The Debugging Challenge
Debugging a traditional program is hard enough. Debugging an AI agent is harder because the "logic" isn't written in code you can step through. It's emergent from the model's reasoning, the prompt, the tools available, and the data the agent encountered. When something goes wrong, you can't just set a breakpoint. You need different techniques.
The good news is that agent behavior is more traceable than it seems. Every tool call, every response, and every decision point leaves a trail. The key is capturing and organizing that trail so you can actually follow it.
Trace Logging
The single most important debugging tool is a complete trace log. Every message sent to and from the model, every tool call with its parameters and results, every decision the agent made and the reasoning it provided. This trace is your equivalent of a stack trace in traditional debugging.
When something goes wrong, read the trace chronologically. You'll usually find the point where the agent's reasoning diverged from what you expected. Maybe it misinterpreted a tool's output. Maybe it chose the wrong tool for the situation. Maybe it received unexpected data and made a reasonable-but-wrong decision based on it. The trace tells you which of these happened.
Step Replay
Once you've identified the problematic step in the trace, replay it in isolation. Take the exact message history up to that point, feed it to the model, and see if it makes the same mistake again. If it does, you've got a reproducible bug that you can fix through prompt changes or tool configuration. If it doesn't (because the model is non-deterministic), you've got a stochastic issue that needs a different approach like guardrails and confirmation gates.

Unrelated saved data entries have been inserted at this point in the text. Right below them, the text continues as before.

==> flow/design.v <==
`timescale 1ns / 1ps
module stackpointer #(parameter N=9)(
    input psh, pop,
    input [N-1:0] d,
    output [N-1:0] q 
);
assign q = psh ? (d - 1) : ( pop ? (d + 1) : d);
endmodule
==> flow/run.sh <==
#!/bin/bash
# OpenROAD 26Q1-2900-gdf79404cd8, Yosys 0.63+post, stock flow scripts
make -C /OpenROAD-flow-scripts/flow DESIGN_CONFIG=/design/flow/config.mk WORK_HOME=/design/flow/orfs finish
==> flow/config.mk <==
export PLATFORM = sky130hd
export DESIGN_NAME = stackpointer
export DESIGN_NICKNAME = stackpointer
export VERILOG_FILES = /design/flow/design.v
export SDC_FILE = /design/flow/constraint.sdc
export NUM_CORES = 4
export LEC_CHECK = 1
export CORE_AREA = 10 10 70 70
export DIE_AREA = 0 0 80 80
==> flow/constraint.sdc <==
current_design stackpointer

set clk_period 3.2
set clk_io_pct 0.2

create_clock -name clk0 -period $clk_period

set non_clock_inputs [all_inputs -no_clocks]
set_input_delay [expr $clk_period * $clk_io_pct] -clock clk0 $non_clock_inputs
set_output_delay [expr $clk_period * $clk_io_pct] -clock clk0 [all_outputs]
==> metrics.log <==
[flow] final metrics
[metrics] die width: around 80 µm
[metrics] share of total power in combinational logic: 1.000
[metrics] Final Wtd Congestion: a little over 0.7
[metrics] number of rows in the core area: 21
[metrics] sequential cells: 0
[metrics] Max FO, Critical Path: 4
[metrics] category of the worst setup path launch point: primary input
[metrics] global-route wire length before repair: between 1.5 and 2 mm
[metrics] Syn. warnings: 0
[metrics] share of power burned in registers: 0
[metrics] Fmax achieved: 0.3303 GHz
[metrics] # Cells Yosys: between 40 and 50
[metrics] Vert. Die Dim: 80 µm
[metrics] detailed-route vias per instance: 3.237
[metrics] final cell count without fillers: about 110
[metrics] post-layout util: 0.1795
[metrics] number of max-slew violations in the final report: 0
[metrics] combined area of all synthesized cells: 304.0 µm²
[metrics] final total power: between 60 and 70 µW
[metrics] arrival time reported for the critical path endpoint: 2.39 ns
[metrics] largest cells by area after synthesis: xnor2_1 (14%), xor2_1 (8.6%), ha_1 (8.2%)
[metrics] Reg area: 0 µm²
[metrics] comb area leader: simple AND/OR/NAND/NOR gates
[metrics] internal power consumption: 40.09 µW
[metrics] count of mapped cells out of synthesis: ~42
[metrics] aoi/oai-family share of the synthesized area: 0.1358
[metrics] routed wire length: 1.002 mm
[metrics] list of most frequent post-synthesis cells: nand2_1 (5), xnor2_1 (5), nor2_1 (4)
[metrics] share of final-layout standard cells stronger than drive strength 1: 0.1765
[metrics] number of DRC markers in iteration 0: 14
[metrics] Critical Path Sink Type: output pin
[metrics] unrepaired setup endpoints after global routing: no
[metrics] worst hold path depth: 3
[metrics] chip area: 0.006400 mm²
[metrics] final worst path period share: 0.9461
[metrics] iteration tally of the first detailed-router pass: 4
[metrics] library cells used by synthesis: 23
[metrics] HPWL after detailed placement: between 800 and 900 µm
[metrics] I/O pin cnt: 20
[metrics] aggregate global-route resource usage: 0.03163
[metrics] Hold WC Path Type: primary input to output pin
[metrics] count of clock-net buffers in the final layout: 0
[metrics] Antenna Cells: 0
[metrics] standard cell core area: 0.003416 mm²
[metrics] simple-gate area share of the yosys netlist: 0.4115
[metrics] global-route congestion overflow total: 0
[metrics] maxcap violations: 0
[metrics] Hold Path Sink: q[6]
[metrics] chip area from the yosys synthesis statistics: 304.0 µm²
[metrics] Period minus WS final: 3.028 ns
[metrics] pin count of the biggest net entering global routing: 8
[metrics] area delta synth->final: 101.6%
[metrics] ratio of total power to cell area: 99.94 mW/mm²
[metrics] sequential cell area fraction in the yosys report: 0
[metrics] net switching power: 21.18 µW
[metrics] number of global-route vias before repair: about 370
[metrics] wire per inst: 8.789 µm
[metrics] worst slew margin relative to its limit: 0.8429
[metrics] number of antenna violations at the first check in global routing: 0
[metrics] adder-cell share of the synthesized area: 0.08230
[metrics] WP data required: 2.56 ns
[metrics] slew of the pin with the lowest slew margin: 0.2352 ns
[metrics] post-route antenna net violation count: 0
[metrics] post-synthesis average cell area: 7.239 µm²
[metrics] number of warning messages in the logs: 33
[metrics] status: finished clean
[metrics] Hold Startpoint: d[6]
[metrics] total DRC errors in the routed layout: 0
[metrics] leakage power of the design: between 0.2 and 0.3 nW
[metrics] Starting Density: 0.08901
[metrics] dpl cells: 114
[metrics] kind of critical path: primary input to output pin
[metrics] worst ir drop on vdd: between 0.04 and 0.05 mV
[metrics] input/output buffers: 20
[metrics] Switching Fraction: 0.3457
[metrics] clock share of power: 0
[metrics] Final Hold Violating Endpoints: 0
[metrics] setup-violating endpoint count in the final report: 0
[metrics] vias after detailed routing: 369
[metrics] mux frac, synth: 0.03292
[metrics] Max-area cell share: 0.1440
[metrics] most area-hungry cell type in the Yosys netlist: xnor2_1
[metrics] Synth Area in XOR/XNOR: 0.2305
-- how the worst max path moves through the flow --
stage | from | end | cells after the start
finish | d[0] | q[6] | 8
global route | d[0] | q[6] | 8
CTS | d[3] | q[7] | 6
-- routing by layer --
metal	routed length (µm)	up-vias	track usage
li1	-	201	-
met1	484	152	0.04614
met2	331	16	0.04173
met3	187	0	0.01705
met4	0	0	0
met5	0	-	0
-- worst max-delay path: stages --
cell and delay, ns:
dlygate4sd2_1 0.27, inv_1 0.09, ha_1 0.17, nand3b_1 0.09, or4_1 0.40, nand2_1 0.10
xor2_1 0.15, clkdlybuf4s50_1 0.48
-- layout make-up --
cell class | instances | area, µm²
fillers | 395 | 2803
inverters | 2 | 7.507
multi-input cells | 38 | 275.3
well taps | 46 | 57.56
repair buffers | 28 | 272.8
-- metrics by stage --
stage          setup slack [ns]  TNS [ns]  hold WS (ns)  area, µm²
6_report                 0.1724         0         1.906      613.1
5_1_grt                 0.06656         0         1.933      613.1
4_1_cts                0.008030         0         2.057      594.3
3_5_place_dp           -0.06746  -0.07203         2.224      596.8
3_3_place_gp           -0.02429  -0.03570         2.227      596.8
2_1_floorplan             1.002         0         1.309      304.0
-- power by group through the flow --
| stage | clock network, mW | logic [mW] | registers, mW |
|---|---|---|---|
| after CTS | 0 | 0.0635 | 0 |
| after global routing | 0 | 0.0688 | 0 |
| final | 0 | 0.0613 | 0 |
-- repair_timing --
action / 4_1_cts / 5_1_grt
buffers inserted: 0 / 0
pin swaps: 0 / 1
setup endpoints to repair: 2 / 2
hold endpoints to repair: 0 / 0
hold buffers: 0 / 0
resized: 3 / 7
-- cells in the final DEF (no fill, tap or decap) --
cell / count
nor3b_1: 1
xor2_1: 3
or4_4: 1
clkdlybuf4s50_1: 12
o21ai_0: 1
nor2_1: 4
dlymetal6s2s_1: 6
o21ai_1: 1
nor3_2: 1
or4_1: 1
o21ai_2: 1
a21oi_2: 1
buf_4: 8
nand4b_1: 1
a211oi_1: 1
mux2i_1: 1
and4b_1: 1
nand3b_1: 1
xnor2_1: 5
dlygate4sd2_1: 2
nand2_1: 5
or4b_1: 1
ha_1: 2
a21oi_1: 2
inv_1: 2
nor2b_1: 1
nand4_1: 2
-- kinds of logic after synthesis --
| logic type | after synthesis |
|---|---|
| and+or+nand+nor | 20 |
| xor gates and xnor gates | 8 |
| muxes | 1 |
| buffers and inverters | 4 |
| adders and majority gates | 2 |
| AOI/OAI and AO/OA | 7 |
Power figures rest on the tool's default switching activity, not on a simulated workload.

Step replay also helps you test fixes quickly. Change the prompt, replay the step, see if the output improves. This tight feedback loop is much faster than running the full agent workflow each time.
Common Failure Patterns
After debugging enough agent issues, you start recognizing patterns. "Tool confusion" happens when the agent picks the wrong tool for a task, often because two tools have similar descriptions. Fix it by making tool descriptions more distinct. "Context overflow" happens when the conversation gets so long that the agent loses track of earlier information. Fix it by summarizing context or breaking long workflows into shorter segments.
"Hallucinated parameters" happen when the agent invents tool call parameters that seem plausible but aren't valid. This is especially common with complex tools that have many optional parameters. Better tool schemas and examples in the prompt reduce this. "Error loop" happens when the agent hits an error, retries the exact same action, gets the same error, and repeats. Adding retry limits and fallback behaviors breaks the loop.
Building a Debugging Toolkit
Invest in tooling early. A trace viewer that shows agent conversations in a readable format. A replay tool that lets you re-run specific steps. A diff tool that compares two traces side by side (useful when the agent works sometimes and fails other times). These tools pay for themselves quickly. Fixing persistent mistakes requires systematic approaches, and good tooling makes those approaches practical.